'''

==> garnet <==
==> flow/design.v <==
module mux2 #(parameter n = 16) (Out, InA, InB, Select);
	input 	[n-1:0]	InA, InB;
	input			Select;
	output 	[n-1:0]	Out;
	assign Out = Select ? InB : InA;
endmodule
module add(Out, InA, InB);
	input 		[4:0] InA, InB;
	output reg	[4:0] Out;
	always @(*) begin
		Out = InA + InB;
	end
endmodule
module SignExtend(Out, In);
	input 	[4:0] 	In;
	output 	[15:0] 	Out;
	assign Out = In[4] ? {11'b11111111111, In}:{11'b00000000000, In};
endmodule
module ALU (Out, Zero, InA, InB, ALU_opcode);
	input signed		[15:0]	InA, InB;
	input				[2:0]	ALU_opcode;
	output reg signed	[15:0]	Out;
	output reg					Zero;
	always @(*) begin
		case (ALU_opcode)
			3'd0:	Out = InA + InB;
			3'd1:	Out = InA - InB;
			3'd2:	Out = InA & InB;
			3'd3:	Out = InA | InB;
			3'd4:	Out = InA ^ InB;
			3'd5:	Out = InA >> InB[2:0];
			3'd6:	Out = InA >>> InB[2:0];
			3'd7:	Out = InA << InB[2:0];
		endcase
		Zero = (Out == 16'd0) ? 1'b1 : 1'b0;
	end
endmodule
module PC(PC, In, RST, CLK);
	input		[4:0] 	In;
	input 				CLK, RST;
	output reg	[4:0] 	PC;
	always @(posedge CLK) begin
		if (RST)
			PC <= 5'd0;
		else
			PC <= In;
	end
endmodule
module RegFile(	ReadData1, 
				ReadData2,
				REG0,
				REG1,
				REG2,
				REG3,
				REG4,
				REG5,
				REG6,
				REG7,
				WriteData, 
				ReadWriteEn, 
				WriteAddress, 
				ReadAddress1, 
				ReadAddress2, 
				RST,
				CLK);
	input 			ReadWriteEn, RST, CLK;	
	input	[2:0] 	WriteAddress, ReadAddress1, ReadAddress2;
	input	[15:0] 	WriteData;
	output 	[15:0] 	ReadData1, ReadData2;
	output	[15:0] 	REG0, REG1, REG2, REG3, REG4, REG5, REG6, REG7;
	reg 	[15:0] array_reg [7:0];
	reg 	[15:0] reg1, reg2;
	integer i;
	always @(posedge CLK) begin
		if (RST) begin
			for (i=0; i<8; i=i+1)
				array_reg[i] <= 16'd0;
		end
		else if(ReadWriteEn) begin
			if (WriteAddress != 3'd0)
				array_reg[WriteAddress] <= WriteData;	
		end
	end
	always @(*) begin 
			reg1 = array_reg[ReadAddress1];
			reg2 = array_reg[ReadAddress2];
	end	
	assign REG0 = array_reg[0];
	assign REG1 = array_reg[1];
	assign REG2 = array_reg[2];
	assign REG3 = array_reg[3];
	assign REG4 = array_reg[4];
	assign REG5 = array_reg[5];
	assign REG6 = array_reg[6];
	assign REG7 = array_reg[7];
	assign ReadData1 = reg1;
	assign ReadData2 = reg2;
endmodule
module DMEM(ReadData, Address, WriteData, WriteEn, RST, CLK);
	input 				CLK, RST, WriteEn;
	input 		[15:0] 	Address, WriteData;
	output 	 	[15:0] 	ReadData;
	reg [15:0] array_reg [15:0];
	integer i;
	always @ (posedge CLK)begin
		if (RST) begin
			for (i=0; i<16; i=i+1)
				array_reg[i] <= 16'd0;
		end
		else if (WriteEn)
			array_reg[Address[3:0]] <= WriteData;
	end
	assign ReadData = array_reg[Address[3:0]];
endmodule
module Control(PCSrc, RegSrc, RegWrEn, ALUSrc, ALUopcode, DmemWrEn, WrSrc, INST, z);
	input				z;
	input		[4:0] 	INST;
	output reg	[2:0] 	ALUopcode;
	output reg 			PCSrc, RegSrc, RegWrEn, ALUSrc, DmemWrEn, WrSrc;
	always @(*) begin
		PCSrc = 1'b0;
		RegSrc = 1'b0;
		RegWrEn = 1'b0;
		ALUSrc = 1'b0;
		DmemWrEn = 1'b0;
		WrSrc = 1'b1;
		ALUopcode = 3'd0;
		if(INST[4] == 1'b0) begin		 
			PCSrc = 1'b0;
			RegSrc = 1'b1;
			RegWrEn = 1'b1;
			ALUSrc = 1'b0; 				
			DmemWrEn = 1'b0;
			WrSrc = 1'b1;
			if(INST[3:0] == 4'b0010) ALUopcode = 3'd0; 	 
			if(INST[3:0] == 4'b0011) ALUopcode = 3'd1;	 
			if(INST[3:0] == 4'b0100) ALUopcode = 3'd2;	 
			if(INST[3:0] == 4'b0101) ALUopcode = 3'd3;	 
			if(INST[3:0] == 4'b0110) ALUopcode = 3'd4;	 
			if(INST[3:0] == 4'b1000) ALUopcode = 3'd5; 	 
			if(INST[3:0] == 4'b1001) ALUopcode = 3'd6;	 
			if(INST[3:0] == 4'b1010) ALUopcode = 3'd7;	 
		end
		else if(INST[4] == 1'd1) begin
			if(INST[3] == 1'b0) begin 			 
				PCSrc = 1'b0;
				RegSrc = 1'b1;
				RegWrEn = 1'b1;
				ALUSrc = 1'b1;
				DmemWrEn = 1'b0;
				WrSrc = 1'b1;
				if(INST[2:0] == 3'b010) ALUopcode = 3'd0; 	 
				if(INST[2:0] == 3'b100) ALUopcode = 3'd2;	 
				if(INST[2:0] == 3'b101) ALUopcode = 3'd3;	 
				if(INST[2:0] == 3'b110) ALUopcode = 3'd4;	 
			end
			else if (INST[3] == 1'b1) begin
				if (INST[3:0] == 4'b1100) begin     
					PCSrc = 1'b0;
					RegSrc = 1'b0;
					RegWrEn = 1'b1;
					ALUSrc = 1'b1;
					DmemWrEn = 1'b0;
					WrSrc = 1'b0;
					ALUopcode = 3'd0; 	 
				end
				else if (INST[3:0] == 4'b1101) begin     
					PCSrc = 1'b0;
					RegSrc = 1'b0;
					RegWrEn = 1'b0;
					ALUSrc = 1'b1;
					DmemWrEn = 1'b1;
					WrSrc = 1'b0;
					ALUopcode = 3'd0; 	 
				end
				else if (INST[3:0] == 4'b1110) begin     
					RegSrc = 1'b0;
					RegWrEn = 1'b0;
					ALUSrc = 1'b0;
					DmemWrEn = 1'b0;
					WrSrc = 1'b1;
					ALUopcode = 3'd1; 	 
					if(z == 1'b1)
						PCSrc = 1'b1;
					else	
						PCSrc = 1'b0;
				end
				else if (INST[3:0] == 4'b1111) begin     
					RegSrc = 1'b0;
					RegWrEn = 1'b0;
					ALUSrc = 1'b0;
					DmemWrEn = 1'b0;
					WrSrc = 1'b1;
					ALUopcode = 3'd1; 	 
					if(z == 1'b1)
						PCSrc = 1'b0;
					else	
						PCSrc = 1'b1;
				end
			end
		end
	end
endmodule
module Datapath (CLK, RST, INSTR, PCSrc, RegSrc, RegWrEn, ALUSrc, ALUopcode, DmemWrEn, WrSrc, INST, Zero, PC,
				REG0, REG1, REG2, REG3, REG4, REG5, REG6, REG7, ALU_result, outDMEM, ALU_A, ALU_B
				);
	input			CLK, RST, PCSrc, RegSrc, RegWrEn, ALUSrc, DmemWrEn, WrSrc;
	input 	[2:0]	ALUopcode;
	input	[15:0]	INSTR;
	output	[5:0]	PC;
	output 	[15:0]	REG0, REG1, REG2, REG3, REG4, REG5, REG6, REG7;
	output	[15:0]	ALU_result, outDMEM;
	output	[4:0]	INST;
	output			Zero;
	output	[15:0]	ALU_A, ALU_B;
	wire	[15:0]	instruction;
	wire 	[4:0]	PCout;
	wire	[4:0]	pc0, pc1, muxPC;
	wire	[2:0]	muxRegFile;
	wire	[15:0]	A, B;
	wire	[15:0]	kq_signExtend, muxALU;
	wire	[15:0]	outALU;
	wire	[15:0]	muxDataWr;
	mux2 #(.n(5)) inst0(.Select(PCSrc), .InA(pc0), .InB(pc1), .Out(muxPC));
	PC inst1(.CLK(CLK), .RST(RST), .In(muxPC), .PC(PCout));
	add inst2(.InA(5'd1), .InB(PCout), .Out(pc0));
	assign instruction = INSTR;	 
	add inst4(.InA(instruction[4:0]), .InB(PCout), .Out(pc1));
	assign PC = PCout << 1;
	assign INST = instruction[15:11];
	mux2 #(.n(3)) inst5(.Select(RegSrc), .InA(instruction[10:8]), .InB(instruction[4:2]), .Out(muxRegFile));
	RegFile inst6 (	.ReadData1(A), 
					.ReadData2(B),
					.REG0(REG0),
					.REG1(REG1),
					.REG2(REG2),
					.REG3(REG3),
					.REG4(REG4),
					.REG5(REG5),
					.REG6(REG6),
					.REG7(REG7),
					.WriteData(muxDataWr), 
					.ReadWriteEn(RegWrEn), 
					.WriteAddress(instruction[10:8]), 
					.ReadAddress1(instruction[7:5]), 
					.ReadAddress2(muxRegFile), 
					.RST(RST),
					.CLK(CLK));
	SignExtend inst7(.In(instruction[4:0]), .Out(kq_signExtend));
	mux2 #(.n(16)) inst8(.Select(ALUSrc), .InA(B), .InB(kq_signExtend), .Out(muxALU));
	ALU inst9(.InA(A), .InB(muxALU), .ALU_opcode(ALUopcode), .Out(outALU), .Zero(Zero));
	DMEM inst10(.ReadData(outDMEM), .Address(outALU), .WriteData(B), .WriteEn(DmemWrEn), .RST(RST), .CLK(CLK));
	mux2 #(.n(16)) inst11(.Select(WrSrc), .InA(outDMEM), .InB(outALU), .Out(muxDataWr));
	assign ALU_result = outALU;
	assign ALU_A = A;
	assign ALU_B = muxALU;
endmodule
module Lab4(CLK, RST, INSTR, PC, REG0, REG1, REG2, REG3, REG4, REG5, REG6, REG7, 
		inst_opcode, ALUopcode, ALU_result, Zero, outDMEM, ALU_A, ALU_B);
	input	CLK, RST;
	input		[15:0]	INSTR;
	output 		[5:0]	PC;
	output 		[15:0]	REG0, REG1, REG2, REG3, REG4, REG5, REG6, REG7;
	output 		[4:0]	inst_opcode;
	output 		[2:0]	ALUopcode;
	output 		[15:0]	ALU_result, outDMEM, ALU_A, ALU_B;
	output				Zero;
	wire 				PCSrc, RegSrc, RegWrEn, ALUSrc, DmemWrEn, WrSrc;
	Control c(.PCSrc(PCSrc), .RegSrc(RegSrc), 
			.RegWrEn(RegWrEn), .ALUSrc(ALUSrc), 
			.ALUopcode(ALUopcode), 
			.DmemWrEn(DmemWrEn), .WrSrc(WrSrc), 
			.INST(inst_opcode), .z(Zero));
	Datapath d(	.CLK(CLK), .RST(RST), .INSTR(INSTR), .PCSrc(PCSrc), .RegSrc(RegSrc), 
				.RegWrEn(RegWrEn), .ALUSrc(ALUSrc), 
				.ALUopcode(ALUopcode), .DmemWrEn(DmemWrEn), 
				.WrSrc(WrSrc), .INST(inst_opcode), .Zero(Zero), .PC(PC),
				.REG0(REG0), .REG1(REG1), .REG2(REG2), .REG3(REG3), 
				.REG4(REG4), .REG5(REG5), .REG6(REG6), .REG7(REG7), .ALU_result(ALU_result),
				.outDMEM(outDMEM), .ALU_A(ALU_A), .ALU_B(ALU_B)
				);
endmodule
==> flow/run.sh <==
#!/bin/bash
# the make line also repeats each setting of config.mk as NAME=value (left out here)
make -C /OpenROAD-flow-scripts/flow DESIGN_CONFIG=/design/flow/config.mk WORK_HOME=/design/flow/orfs CLKGATE_MAP_FILE= finish
==> flow/config.mk <==
export PLATFORM = sky130hd
export DESIGN_NAME = Lab4
export DESIGN_NICKNAME = Lab4
export VERILOG_FILES = /design/flow/design.v
export SDC_FILE = /design/flow/constraint.sdc
export NUM_CORES = 4
export LEC_CHECK = 0
export CAP_MARGIN = 20
export CORE_MARGIN = 2
export CORE_UTILIZATION = 58
export CTS_CLUSTER_DIAMETER = 103
export PLACE_DENSITY = 0.67
export SETUP_SLACK_MARGIN = -0.43
export SLEW_MARGIN = 20
export TNS_END_PERCENT = 5
==> flow/constraint.sdc <==
create_clock -name core_clock -period 6.47 [get_ports {CLK}]
set_input_delay 1.2940 -clock core_clock [delete_from_list [all_inputs] [get_ports {CLK}]]
set_output_delay 1.2940 -clock core_clock [all_outputs]
set_load 0.01 [all_outputs]
==> indigo: changes against garnet <==
CELL_PAD_IN_SITES_GLOBAL_PLACEMENT = 2   (was unset)
CORE_UTILIZATION = 37   (was 58)
CTS_CLUSTER_DIAMETER = unset   (was 103)
PLACE_DENSITY = 0.82   (was 0.67)
SETUP_SLACK_MARGIN = unset   (was -0.43)
SLEW_MARGIN = 5   (was 20)
TNS_END_PERCENT = 60   (was 5)
==> flow/constraint.sdc (replaced) <==
create_clock -name core_clock -period 9.21 [get_ports {CLK}]
set_input_delay 1.8420 -clock core_clock [delete_from_list [all_inputs] [get_ports {CLK}]]
set_output_delay 1.8420 -clock core_clock [all_outputs]
set_load 0.01 [all_outputs]
==> fjord: changes against garnet <==
CORE_UTILIZATION = 61   (was 58)
CTS_CLUSTER_DIAMETER = unset   (was 103)
CTS_CLUSTER_SIZE = 41   (was unset)
PLACE_DENSITY = 0.79   (was 0.67)
SETUP_SLACK_MARGIN = -0.33   (was -0.43)
TNS_END_PERCENT = 40   (was 5)
==> flow_metrics.py <==
# Metrics from the implementation run
metrics = {
    "final_timing": {
        "period_used_pct": 98.4,
    },
    "flow_run": {
        "log.warning_count": 45,
    },
    "run_status": {
        "outcome": "no timing/DRC/antenna violations",
    },
    "grt": {
        "grt_max_degree": 54,
    },
    "routing": {
        "met2WireLength_mm": 45.3,
    },
    "power": {
        "internal-power_w": 0.00430,
        "ir_drop_mv": 0.166,
    },
    "worst_setup_path": {
        "rrSetupSlack_ns": 2.18,
    },
    "layout": {
        "buf_share_pct": 15.8,
    },
}
The numbers above come from indigo.

==> flow_metrics.py <==
# Metrics from the implementation run
metrics = {
    "run_status": {
        "outcome": "finished with violations",
        "violations": "negative setup slack",
    },
    "grt": {
        "grt_max_degree": 49,
    },
    "routing": {
        "post_drt_wl_per_cell_um": 27.1,
        "met2WireLength_mm": 42.6,
    },
    "worst_setup_path": {
        "rrSetupSlack_ns": -0.09,
    },
    "power": {
        "power_leakage_nw": 13.0,
        "internal-power_w": 0.00650,
        "ir_drop_mv": 0.267,
    },
    "layout": {
        "buf_share_pct": 21.4,
    },
    "final_timing": {
        "finalSetupViolCount": 36,
        "final.setup.worst_slack_ns": -0.712,
    },
    "synthesis": {
        "yosysTopAreaCell": "edfxtp_1",
    },
    "placed_design": {
        "hpwl_mm": 65.6,
    },
}
The numbers above come from garnet.

==> flow_metrics.py <==
# Flow results
metrics = {
    "die": {
        "die_x_um": 199,
        "pin_count": 225,
    },
    "synthesis": {
        "netlist_instances": 2180,
        "top_area_share_pct": 49.7,
    },
    "grt": {
        "use_met3_pct": 64.7,
        "grt_usage_pct": 78.3,
    },
    "run_status": {
        "lastStage": "global routing (5_1_grt)",
        "outcome": "aborted with a tool error",
        "stop_error": "[ERROR GRT-0232] Routing congestion too high. Check the congestion heatmap in the GUI.",
    },
    "clock_network": {
        "cts_root_buffer": "clkbuf_16",
    },
}
The numbers above come from fjord.

No activity file was given, so power comes from the tool's default toggle rates.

'''

● YOUR TASK
Which lines above run from the one containing "export PLATFORM = sky130hd" to the one containing "SETUP_SLACK_MARGIN = unset"? Give them again exactly, both ends included.

● RESULT
export PLATFORM = sky130hd
export DESIGN_NAME = Lab4
export DESIGN_NICKNAME = Lab4
export VERILOG_FILES = /design/flow/design.v
export SDC_FILE = /design/flow/constraint.sdc
export NUM_CORES = 4
export LEC_CHECK = 0
export CAP_MARGIN = 20
export CORE_MARGIN = 2
export CORE_UTILIZATION = 58
export CTS_CLUSTER_DIAMETER = 103
export PLACE_DENSITY = 0.67
export SETUP_SLACK_MARGIN = -0.43
export SLEW_MARGIN = 20
export TNS_END_PERCENT = 5
==> flow/constraint.sdc <==
create_clock -name core_clock -period 6.47 [get_ports {CLK}]
set_input_delay 1.2940 -clock core_clock [delete_from_list [all_inputs] [get_ports {CLK}]]
set_output_delay 1.2940 -clock core_clock [all_outputs]
set_load 0.01 [all_outputs]
==> indigo: changes against garnet <==
CELL_PAD_IN_SITES_GLOBAL_PLACEMENT = 2   (was unset)
CORE_UTILIZATION = 37   (was 58)
CTS_CLUSTER_DIAMETER = unset   (was 103)
PLACE_DENSITY = 0.82   (was 0.67)
SETUP_SLACK_MARGIN = unset   (was -0.43)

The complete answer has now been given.